[Records from a data source]
***
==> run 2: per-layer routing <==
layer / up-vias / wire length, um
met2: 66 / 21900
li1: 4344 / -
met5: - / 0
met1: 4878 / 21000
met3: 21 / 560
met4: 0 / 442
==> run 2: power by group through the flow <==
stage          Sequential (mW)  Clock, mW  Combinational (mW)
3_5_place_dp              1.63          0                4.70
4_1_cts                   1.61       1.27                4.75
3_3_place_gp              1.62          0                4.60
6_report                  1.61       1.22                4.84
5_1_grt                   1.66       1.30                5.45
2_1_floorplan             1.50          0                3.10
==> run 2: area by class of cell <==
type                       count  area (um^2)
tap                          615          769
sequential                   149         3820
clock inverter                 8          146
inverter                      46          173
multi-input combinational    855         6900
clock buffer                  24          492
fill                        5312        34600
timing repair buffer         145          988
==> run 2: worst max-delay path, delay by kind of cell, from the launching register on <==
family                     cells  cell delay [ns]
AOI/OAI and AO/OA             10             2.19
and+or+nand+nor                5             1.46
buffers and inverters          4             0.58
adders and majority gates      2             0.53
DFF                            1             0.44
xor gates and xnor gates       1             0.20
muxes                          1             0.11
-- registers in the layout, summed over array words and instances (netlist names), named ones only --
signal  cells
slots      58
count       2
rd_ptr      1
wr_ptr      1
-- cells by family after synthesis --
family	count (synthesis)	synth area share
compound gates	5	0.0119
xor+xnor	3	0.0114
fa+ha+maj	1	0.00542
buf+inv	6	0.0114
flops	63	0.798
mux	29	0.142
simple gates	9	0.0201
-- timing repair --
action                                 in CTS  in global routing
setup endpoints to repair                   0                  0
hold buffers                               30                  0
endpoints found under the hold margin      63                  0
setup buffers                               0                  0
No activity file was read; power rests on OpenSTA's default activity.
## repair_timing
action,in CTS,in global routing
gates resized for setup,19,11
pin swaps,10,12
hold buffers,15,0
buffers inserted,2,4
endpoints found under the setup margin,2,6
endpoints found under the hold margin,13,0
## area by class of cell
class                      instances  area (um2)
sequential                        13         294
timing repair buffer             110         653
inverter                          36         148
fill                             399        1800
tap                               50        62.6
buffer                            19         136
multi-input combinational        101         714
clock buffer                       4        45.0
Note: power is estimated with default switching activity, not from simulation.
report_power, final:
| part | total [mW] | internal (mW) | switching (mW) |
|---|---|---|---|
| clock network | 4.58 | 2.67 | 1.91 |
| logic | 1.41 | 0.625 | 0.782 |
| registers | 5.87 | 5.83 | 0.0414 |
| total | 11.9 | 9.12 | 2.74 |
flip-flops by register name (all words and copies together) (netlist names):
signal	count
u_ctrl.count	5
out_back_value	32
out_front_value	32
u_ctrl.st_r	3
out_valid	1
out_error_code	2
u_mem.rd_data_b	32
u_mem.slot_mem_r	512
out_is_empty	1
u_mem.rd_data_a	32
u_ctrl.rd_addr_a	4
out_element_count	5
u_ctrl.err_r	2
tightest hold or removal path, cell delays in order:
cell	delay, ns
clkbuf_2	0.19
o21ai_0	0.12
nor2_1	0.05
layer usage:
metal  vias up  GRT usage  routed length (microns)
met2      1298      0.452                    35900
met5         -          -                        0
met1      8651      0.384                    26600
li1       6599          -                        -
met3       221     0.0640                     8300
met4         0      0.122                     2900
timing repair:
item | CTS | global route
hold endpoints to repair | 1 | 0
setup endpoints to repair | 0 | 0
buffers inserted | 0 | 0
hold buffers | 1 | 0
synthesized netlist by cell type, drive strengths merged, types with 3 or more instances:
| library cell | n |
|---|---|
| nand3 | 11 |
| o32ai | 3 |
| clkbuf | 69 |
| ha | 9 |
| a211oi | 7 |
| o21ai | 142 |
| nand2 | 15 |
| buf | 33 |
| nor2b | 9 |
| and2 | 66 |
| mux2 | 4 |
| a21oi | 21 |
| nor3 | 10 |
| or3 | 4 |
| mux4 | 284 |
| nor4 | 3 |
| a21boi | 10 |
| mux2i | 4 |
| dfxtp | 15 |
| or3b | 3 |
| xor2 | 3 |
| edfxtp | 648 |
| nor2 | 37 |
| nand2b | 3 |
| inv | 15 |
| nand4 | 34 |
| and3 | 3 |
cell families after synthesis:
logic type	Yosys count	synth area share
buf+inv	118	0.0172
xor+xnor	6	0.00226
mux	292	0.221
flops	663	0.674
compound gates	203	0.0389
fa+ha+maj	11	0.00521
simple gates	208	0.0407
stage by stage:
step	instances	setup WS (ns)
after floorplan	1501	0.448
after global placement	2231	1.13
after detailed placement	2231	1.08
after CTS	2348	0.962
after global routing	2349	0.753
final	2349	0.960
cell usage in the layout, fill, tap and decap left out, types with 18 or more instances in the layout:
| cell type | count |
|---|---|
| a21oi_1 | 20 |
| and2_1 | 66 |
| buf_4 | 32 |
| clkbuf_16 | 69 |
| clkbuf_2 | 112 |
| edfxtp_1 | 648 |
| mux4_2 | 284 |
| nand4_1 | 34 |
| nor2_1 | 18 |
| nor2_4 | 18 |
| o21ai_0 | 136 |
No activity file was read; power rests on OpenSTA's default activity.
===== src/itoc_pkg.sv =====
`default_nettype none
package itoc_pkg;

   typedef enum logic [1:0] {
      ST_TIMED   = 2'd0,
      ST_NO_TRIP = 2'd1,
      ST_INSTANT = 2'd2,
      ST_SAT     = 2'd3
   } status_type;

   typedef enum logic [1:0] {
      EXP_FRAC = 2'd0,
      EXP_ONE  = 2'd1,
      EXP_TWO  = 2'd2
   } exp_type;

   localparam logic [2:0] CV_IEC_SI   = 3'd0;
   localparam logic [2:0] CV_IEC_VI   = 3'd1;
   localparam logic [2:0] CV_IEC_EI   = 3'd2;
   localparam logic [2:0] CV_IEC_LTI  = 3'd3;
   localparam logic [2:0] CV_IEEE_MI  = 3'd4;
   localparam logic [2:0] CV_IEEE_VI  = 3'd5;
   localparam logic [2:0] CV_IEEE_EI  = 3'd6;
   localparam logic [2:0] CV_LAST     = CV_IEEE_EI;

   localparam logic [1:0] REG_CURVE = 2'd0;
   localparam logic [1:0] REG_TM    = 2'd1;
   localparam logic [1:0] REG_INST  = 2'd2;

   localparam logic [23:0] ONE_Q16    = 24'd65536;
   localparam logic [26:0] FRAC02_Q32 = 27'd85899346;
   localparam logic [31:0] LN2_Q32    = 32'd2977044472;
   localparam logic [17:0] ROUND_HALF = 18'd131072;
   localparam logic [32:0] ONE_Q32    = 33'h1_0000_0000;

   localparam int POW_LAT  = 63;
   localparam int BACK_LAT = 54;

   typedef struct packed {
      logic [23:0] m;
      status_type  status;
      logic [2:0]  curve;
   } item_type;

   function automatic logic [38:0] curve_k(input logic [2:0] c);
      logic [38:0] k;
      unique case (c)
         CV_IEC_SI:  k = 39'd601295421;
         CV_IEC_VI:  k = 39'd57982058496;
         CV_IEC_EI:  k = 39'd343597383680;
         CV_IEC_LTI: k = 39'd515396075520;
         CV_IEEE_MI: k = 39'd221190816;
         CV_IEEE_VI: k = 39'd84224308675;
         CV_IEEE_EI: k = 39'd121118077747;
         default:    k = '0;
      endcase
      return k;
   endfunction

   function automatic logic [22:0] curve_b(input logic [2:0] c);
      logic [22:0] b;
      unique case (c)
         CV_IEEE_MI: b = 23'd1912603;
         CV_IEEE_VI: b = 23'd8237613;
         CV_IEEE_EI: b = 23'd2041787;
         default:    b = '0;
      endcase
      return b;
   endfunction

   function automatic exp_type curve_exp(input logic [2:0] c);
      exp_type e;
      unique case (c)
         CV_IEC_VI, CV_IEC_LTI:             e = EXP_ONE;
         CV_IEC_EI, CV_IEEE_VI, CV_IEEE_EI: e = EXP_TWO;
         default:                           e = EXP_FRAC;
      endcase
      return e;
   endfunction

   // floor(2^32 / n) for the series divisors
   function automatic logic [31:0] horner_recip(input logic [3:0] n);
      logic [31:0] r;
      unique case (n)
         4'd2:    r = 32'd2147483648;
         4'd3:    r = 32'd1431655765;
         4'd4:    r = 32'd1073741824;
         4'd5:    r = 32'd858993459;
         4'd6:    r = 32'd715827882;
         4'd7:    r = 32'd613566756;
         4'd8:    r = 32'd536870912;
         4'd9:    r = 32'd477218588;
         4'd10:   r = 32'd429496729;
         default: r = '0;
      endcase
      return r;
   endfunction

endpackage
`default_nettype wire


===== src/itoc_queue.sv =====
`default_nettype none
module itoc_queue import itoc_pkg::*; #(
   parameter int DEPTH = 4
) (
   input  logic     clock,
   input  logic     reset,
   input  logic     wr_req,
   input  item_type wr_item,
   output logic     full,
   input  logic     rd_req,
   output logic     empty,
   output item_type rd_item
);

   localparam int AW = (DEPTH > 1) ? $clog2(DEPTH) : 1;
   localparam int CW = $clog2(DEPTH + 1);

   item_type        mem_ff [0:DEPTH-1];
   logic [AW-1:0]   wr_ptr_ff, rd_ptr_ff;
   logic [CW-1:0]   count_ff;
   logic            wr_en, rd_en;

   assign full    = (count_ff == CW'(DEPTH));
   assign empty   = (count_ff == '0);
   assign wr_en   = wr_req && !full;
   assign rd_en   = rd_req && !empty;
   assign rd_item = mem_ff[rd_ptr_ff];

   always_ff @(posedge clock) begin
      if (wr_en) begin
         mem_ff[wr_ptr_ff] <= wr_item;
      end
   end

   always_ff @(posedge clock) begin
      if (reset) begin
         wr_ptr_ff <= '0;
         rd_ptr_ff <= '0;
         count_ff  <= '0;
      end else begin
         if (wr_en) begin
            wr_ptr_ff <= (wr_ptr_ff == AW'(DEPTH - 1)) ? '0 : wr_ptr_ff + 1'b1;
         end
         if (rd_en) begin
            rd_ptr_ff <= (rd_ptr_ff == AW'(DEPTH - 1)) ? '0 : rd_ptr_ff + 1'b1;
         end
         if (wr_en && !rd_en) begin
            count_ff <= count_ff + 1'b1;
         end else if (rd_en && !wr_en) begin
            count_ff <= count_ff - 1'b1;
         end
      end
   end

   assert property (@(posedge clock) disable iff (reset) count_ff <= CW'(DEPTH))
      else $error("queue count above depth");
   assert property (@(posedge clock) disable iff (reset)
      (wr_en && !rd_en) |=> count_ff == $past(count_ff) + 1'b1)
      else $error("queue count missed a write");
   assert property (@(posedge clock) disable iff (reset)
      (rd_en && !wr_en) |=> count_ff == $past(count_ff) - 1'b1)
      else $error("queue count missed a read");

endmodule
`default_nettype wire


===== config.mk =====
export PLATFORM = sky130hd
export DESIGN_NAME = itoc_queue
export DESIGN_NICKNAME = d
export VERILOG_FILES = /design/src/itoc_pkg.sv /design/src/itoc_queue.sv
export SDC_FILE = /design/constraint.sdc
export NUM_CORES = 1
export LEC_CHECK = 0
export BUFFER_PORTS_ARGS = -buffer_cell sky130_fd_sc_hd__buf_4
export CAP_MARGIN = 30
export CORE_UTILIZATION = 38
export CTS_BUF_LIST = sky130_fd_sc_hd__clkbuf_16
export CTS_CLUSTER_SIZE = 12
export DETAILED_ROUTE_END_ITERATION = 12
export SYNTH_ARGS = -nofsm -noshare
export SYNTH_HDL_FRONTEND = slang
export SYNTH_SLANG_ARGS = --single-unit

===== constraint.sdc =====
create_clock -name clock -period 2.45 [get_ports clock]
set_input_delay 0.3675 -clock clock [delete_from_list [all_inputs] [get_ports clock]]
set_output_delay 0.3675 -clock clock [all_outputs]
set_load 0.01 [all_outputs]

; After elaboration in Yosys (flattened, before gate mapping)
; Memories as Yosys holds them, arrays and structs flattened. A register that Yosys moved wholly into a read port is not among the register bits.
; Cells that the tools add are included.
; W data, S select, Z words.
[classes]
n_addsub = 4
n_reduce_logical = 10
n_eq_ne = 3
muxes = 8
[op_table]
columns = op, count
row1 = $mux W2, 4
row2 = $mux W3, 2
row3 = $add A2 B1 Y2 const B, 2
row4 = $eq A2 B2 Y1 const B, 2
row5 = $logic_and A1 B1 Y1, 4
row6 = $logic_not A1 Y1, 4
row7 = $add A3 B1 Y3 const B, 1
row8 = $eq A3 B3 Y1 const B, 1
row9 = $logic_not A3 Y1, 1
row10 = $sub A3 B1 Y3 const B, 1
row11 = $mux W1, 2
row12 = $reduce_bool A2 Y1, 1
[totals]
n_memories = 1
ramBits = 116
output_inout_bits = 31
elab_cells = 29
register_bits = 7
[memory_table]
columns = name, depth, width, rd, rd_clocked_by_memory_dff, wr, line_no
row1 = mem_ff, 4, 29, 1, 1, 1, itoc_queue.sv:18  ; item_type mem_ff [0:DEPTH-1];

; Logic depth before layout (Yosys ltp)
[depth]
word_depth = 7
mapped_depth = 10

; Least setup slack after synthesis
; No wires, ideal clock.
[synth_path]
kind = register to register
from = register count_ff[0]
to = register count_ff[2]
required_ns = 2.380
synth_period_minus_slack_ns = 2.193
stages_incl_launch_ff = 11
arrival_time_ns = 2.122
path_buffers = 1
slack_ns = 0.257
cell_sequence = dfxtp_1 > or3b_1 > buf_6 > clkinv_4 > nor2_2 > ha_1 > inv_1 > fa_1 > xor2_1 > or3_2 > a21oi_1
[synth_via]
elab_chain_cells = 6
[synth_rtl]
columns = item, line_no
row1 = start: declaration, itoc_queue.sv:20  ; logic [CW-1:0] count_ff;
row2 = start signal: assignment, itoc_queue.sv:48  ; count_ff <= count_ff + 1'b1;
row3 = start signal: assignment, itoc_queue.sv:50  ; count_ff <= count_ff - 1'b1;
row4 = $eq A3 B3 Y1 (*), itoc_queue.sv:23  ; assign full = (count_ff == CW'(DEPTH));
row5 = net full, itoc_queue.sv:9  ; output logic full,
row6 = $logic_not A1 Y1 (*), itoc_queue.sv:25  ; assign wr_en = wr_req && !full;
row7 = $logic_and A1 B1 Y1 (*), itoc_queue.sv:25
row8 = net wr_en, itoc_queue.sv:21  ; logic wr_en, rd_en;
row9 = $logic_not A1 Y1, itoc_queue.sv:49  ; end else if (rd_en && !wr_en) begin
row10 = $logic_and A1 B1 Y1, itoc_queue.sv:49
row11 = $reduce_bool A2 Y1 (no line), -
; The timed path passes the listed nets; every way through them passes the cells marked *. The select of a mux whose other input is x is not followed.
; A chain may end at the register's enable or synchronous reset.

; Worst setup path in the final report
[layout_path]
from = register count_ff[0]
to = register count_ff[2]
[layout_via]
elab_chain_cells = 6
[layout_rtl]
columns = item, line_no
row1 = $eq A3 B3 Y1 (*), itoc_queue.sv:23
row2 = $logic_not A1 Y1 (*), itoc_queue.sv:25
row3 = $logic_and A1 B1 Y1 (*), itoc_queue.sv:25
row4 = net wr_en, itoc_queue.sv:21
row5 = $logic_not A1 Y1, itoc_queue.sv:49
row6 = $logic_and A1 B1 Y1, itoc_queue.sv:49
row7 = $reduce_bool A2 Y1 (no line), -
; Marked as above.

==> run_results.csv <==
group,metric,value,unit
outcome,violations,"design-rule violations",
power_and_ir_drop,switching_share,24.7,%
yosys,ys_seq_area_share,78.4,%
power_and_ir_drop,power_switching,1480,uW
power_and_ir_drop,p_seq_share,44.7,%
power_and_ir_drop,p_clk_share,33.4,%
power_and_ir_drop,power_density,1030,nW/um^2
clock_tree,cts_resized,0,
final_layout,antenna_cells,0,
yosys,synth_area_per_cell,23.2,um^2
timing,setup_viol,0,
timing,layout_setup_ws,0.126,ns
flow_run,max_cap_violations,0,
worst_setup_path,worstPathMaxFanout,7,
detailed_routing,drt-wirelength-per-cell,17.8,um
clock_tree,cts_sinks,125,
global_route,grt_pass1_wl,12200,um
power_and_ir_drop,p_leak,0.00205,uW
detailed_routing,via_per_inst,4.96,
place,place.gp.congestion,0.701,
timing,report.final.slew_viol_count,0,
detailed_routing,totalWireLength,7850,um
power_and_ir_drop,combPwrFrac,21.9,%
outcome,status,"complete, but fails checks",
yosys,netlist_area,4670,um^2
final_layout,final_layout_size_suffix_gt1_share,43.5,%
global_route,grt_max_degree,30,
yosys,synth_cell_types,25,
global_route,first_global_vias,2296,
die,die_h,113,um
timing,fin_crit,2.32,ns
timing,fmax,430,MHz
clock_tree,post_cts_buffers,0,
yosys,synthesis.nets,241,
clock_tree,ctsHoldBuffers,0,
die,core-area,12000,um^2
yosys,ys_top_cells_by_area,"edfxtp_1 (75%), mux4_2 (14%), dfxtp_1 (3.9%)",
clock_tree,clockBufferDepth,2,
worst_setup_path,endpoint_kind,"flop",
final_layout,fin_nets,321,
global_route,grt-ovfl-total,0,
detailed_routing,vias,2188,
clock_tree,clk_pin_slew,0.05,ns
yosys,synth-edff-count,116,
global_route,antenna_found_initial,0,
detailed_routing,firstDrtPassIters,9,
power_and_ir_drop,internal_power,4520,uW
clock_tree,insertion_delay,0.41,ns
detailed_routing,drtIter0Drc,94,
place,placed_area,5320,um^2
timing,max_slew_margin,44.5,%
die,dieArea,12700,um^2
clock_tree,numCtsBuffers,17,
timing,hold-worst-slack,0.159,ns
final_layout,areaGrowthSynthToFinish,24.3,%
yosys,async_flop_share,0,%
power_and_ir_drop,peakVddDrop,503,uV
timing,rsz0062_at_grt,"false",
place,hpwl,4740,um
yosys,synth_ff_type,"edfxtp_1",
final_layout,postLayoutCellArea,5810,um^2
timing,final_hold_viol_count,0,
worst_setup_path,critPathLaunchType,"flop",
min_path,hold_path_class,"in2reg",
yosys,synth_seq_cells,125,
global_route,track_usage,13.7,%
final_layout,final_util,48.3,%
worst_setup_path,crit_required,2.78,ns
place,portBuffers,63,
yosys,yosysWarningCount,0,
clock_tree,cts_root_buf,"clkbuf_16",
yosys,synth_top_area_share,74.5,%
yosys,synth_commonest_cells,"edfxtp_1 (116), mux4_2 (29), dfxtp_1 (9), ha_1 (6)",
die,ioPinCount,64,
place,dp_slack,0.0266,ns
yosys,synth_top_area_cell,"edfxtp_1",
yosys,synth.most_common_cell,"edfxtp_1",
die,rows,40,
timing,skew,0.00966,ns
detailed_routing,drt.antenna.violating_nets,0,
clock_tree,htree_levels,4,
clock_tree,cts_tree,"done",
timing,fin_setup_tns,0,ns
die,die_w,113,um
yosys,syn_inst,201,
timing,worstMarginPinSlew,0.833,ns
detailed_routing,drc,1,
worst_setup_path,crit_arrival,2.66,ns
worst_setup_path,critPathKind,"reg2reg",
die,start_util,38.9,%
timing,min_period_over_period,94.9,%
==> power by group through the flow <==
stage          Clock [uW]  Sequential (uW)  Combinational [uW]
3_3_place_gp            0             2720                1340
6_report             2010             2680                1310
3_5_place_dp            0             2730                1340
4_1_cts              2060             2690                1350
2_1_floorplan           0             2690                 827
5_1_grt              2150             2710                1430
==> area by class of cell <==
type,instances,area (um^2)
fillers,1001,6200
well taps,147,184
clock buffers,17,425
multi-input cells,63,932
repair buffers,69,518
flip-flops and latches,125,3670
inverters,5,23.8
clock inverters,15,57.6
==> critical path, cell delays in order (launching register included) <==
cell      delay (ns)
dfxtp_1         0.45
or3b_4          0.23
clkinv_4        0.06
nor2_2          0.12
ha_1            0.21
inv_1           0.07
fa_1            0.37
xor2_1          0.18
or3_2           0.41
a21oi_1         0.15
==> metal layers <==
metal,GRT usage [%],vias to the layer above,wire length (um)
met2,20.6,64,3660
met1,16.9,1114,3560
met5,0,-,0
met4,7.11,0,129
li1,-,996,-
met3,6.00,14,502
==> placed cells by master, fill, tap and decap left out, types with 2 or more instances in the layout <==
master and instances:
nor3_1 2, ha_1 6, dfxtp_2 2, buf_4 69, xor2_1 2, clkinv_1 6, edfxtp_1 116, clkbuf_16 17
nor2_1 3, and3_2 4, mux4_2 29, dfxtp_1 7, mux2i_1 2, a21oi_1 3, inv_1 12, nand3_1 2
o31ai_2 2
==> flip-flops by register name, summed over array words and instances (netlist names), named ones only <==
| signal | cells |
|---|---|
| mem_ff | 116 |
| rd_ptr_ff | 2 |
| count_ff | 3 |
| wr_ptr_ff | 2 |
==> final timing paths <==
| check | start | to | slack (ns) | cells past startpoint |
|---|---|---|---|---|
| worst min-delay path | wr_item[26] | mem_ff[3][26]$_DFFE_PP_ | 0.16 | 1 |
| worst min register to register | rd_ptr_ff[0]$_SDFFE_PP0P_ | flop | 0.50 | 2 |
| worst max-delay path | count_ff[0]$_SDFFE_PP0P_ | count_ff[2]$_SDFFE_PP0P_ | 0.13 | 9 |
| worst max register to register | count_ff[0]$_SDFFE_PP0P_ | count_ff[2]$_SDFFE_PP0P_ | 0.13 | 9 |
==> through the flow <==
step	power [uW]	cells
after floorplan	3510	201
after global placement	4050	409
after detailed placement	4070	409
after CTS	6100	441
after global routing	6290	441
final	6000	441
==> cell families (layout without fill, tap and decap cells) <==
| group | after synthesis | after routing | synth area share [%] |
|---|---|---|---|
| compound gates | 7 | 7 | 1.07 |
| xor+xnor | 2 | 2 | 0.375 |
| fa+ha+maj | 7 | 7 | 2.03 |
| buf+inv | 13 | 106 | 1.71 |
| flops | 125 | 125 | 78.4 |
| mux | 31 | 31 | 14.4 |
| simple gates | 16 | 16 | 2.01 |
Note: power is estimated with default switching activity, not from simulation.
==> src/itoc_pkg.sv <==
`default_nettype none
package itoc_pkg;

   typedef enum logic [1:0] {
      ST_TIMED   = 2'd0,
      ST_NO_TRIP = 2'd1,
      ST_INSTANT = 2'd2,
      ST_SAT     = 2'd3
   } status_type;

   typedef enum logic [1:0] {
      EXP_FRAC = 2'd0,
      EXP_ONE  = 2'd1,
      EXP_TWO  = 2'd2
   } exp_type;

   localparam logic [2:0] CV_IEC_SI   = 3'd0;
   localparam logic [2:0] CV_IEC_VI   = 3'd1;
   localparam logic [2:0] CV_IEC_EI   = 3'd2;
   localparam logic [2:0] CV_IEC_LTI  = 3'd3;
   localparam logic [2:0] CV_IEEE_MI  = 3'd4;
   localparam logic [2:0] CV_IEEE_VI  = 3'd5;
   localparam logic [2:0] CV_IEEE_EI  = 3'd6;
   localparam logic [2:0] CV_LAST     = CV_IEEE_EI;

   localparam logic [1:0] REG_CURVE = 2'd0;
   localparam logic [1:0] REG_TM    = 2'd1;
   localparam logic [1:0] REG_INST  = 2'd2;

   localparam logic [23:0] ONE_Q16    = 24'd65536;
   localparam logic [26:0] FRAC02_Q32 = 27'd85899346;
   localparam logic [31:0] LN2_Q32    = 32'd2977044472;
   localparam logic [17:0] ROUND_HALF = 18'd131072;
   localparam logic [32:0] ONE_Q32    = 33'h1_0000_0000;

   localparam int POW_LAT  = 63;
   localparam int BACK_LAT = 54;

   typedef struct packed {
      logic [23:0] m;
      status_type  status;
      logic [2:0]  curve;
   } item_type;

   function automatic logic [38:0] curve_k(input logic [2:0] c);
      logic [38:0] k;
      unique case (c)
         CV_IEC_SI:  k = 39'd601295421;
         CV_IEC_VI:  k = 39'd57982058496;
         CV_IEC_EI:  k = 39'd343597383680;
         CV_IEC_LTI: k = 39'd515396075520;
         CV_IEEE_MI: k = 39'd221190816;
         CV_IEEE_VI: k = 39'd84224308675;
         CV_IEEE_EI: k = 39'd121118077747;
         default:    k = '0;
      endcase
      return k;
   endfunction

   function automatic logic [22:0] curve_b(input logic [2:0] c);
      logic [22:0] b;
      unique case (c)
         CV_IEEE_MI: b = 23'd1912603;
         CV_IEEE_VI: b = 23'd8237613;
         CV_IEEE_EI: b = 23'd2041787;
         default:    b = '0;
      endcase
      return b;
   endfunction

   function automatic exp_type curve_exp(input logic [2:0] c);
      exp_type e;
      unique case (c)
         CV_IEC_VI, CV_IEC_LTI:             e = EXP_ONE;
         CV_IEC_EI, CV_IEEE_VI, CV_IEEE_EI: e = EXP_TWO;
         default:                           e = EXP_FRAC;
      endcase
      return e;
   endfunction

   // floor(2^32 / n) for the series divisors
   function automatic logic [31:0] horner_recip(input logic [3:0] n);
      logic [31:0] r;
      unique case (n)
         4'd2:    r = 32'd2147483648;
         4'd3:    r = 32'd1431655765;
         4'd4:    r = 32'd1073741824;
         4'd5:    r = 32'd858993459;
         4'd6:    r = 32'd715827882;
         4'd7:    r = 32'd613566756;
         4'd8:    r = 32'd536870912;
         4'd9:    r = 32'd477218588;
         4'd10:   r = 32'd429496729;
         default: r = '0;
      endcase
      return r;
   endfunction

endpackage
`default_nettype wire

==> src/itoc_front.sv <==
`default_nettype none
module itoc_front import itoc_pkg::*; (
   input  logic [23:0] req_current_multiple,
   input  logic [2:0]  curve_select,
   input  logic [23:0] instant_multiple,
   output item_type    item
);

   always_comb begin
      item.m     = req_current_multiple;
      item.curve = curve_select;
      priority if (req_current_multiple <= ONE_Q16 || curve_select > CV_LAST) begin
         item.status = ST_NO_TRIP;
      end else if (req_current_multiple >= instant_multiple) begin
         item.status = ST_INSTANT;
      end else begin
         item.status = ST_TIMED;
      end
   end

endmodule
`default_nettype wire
***
• **Work request**: Whenever a line in the records above contains the string "family", copy that line.

• **Solved exercise**:
family                     cells  cell delay [ns]
-- cells by family after synthesis --
family	count (synthesis)	synth area share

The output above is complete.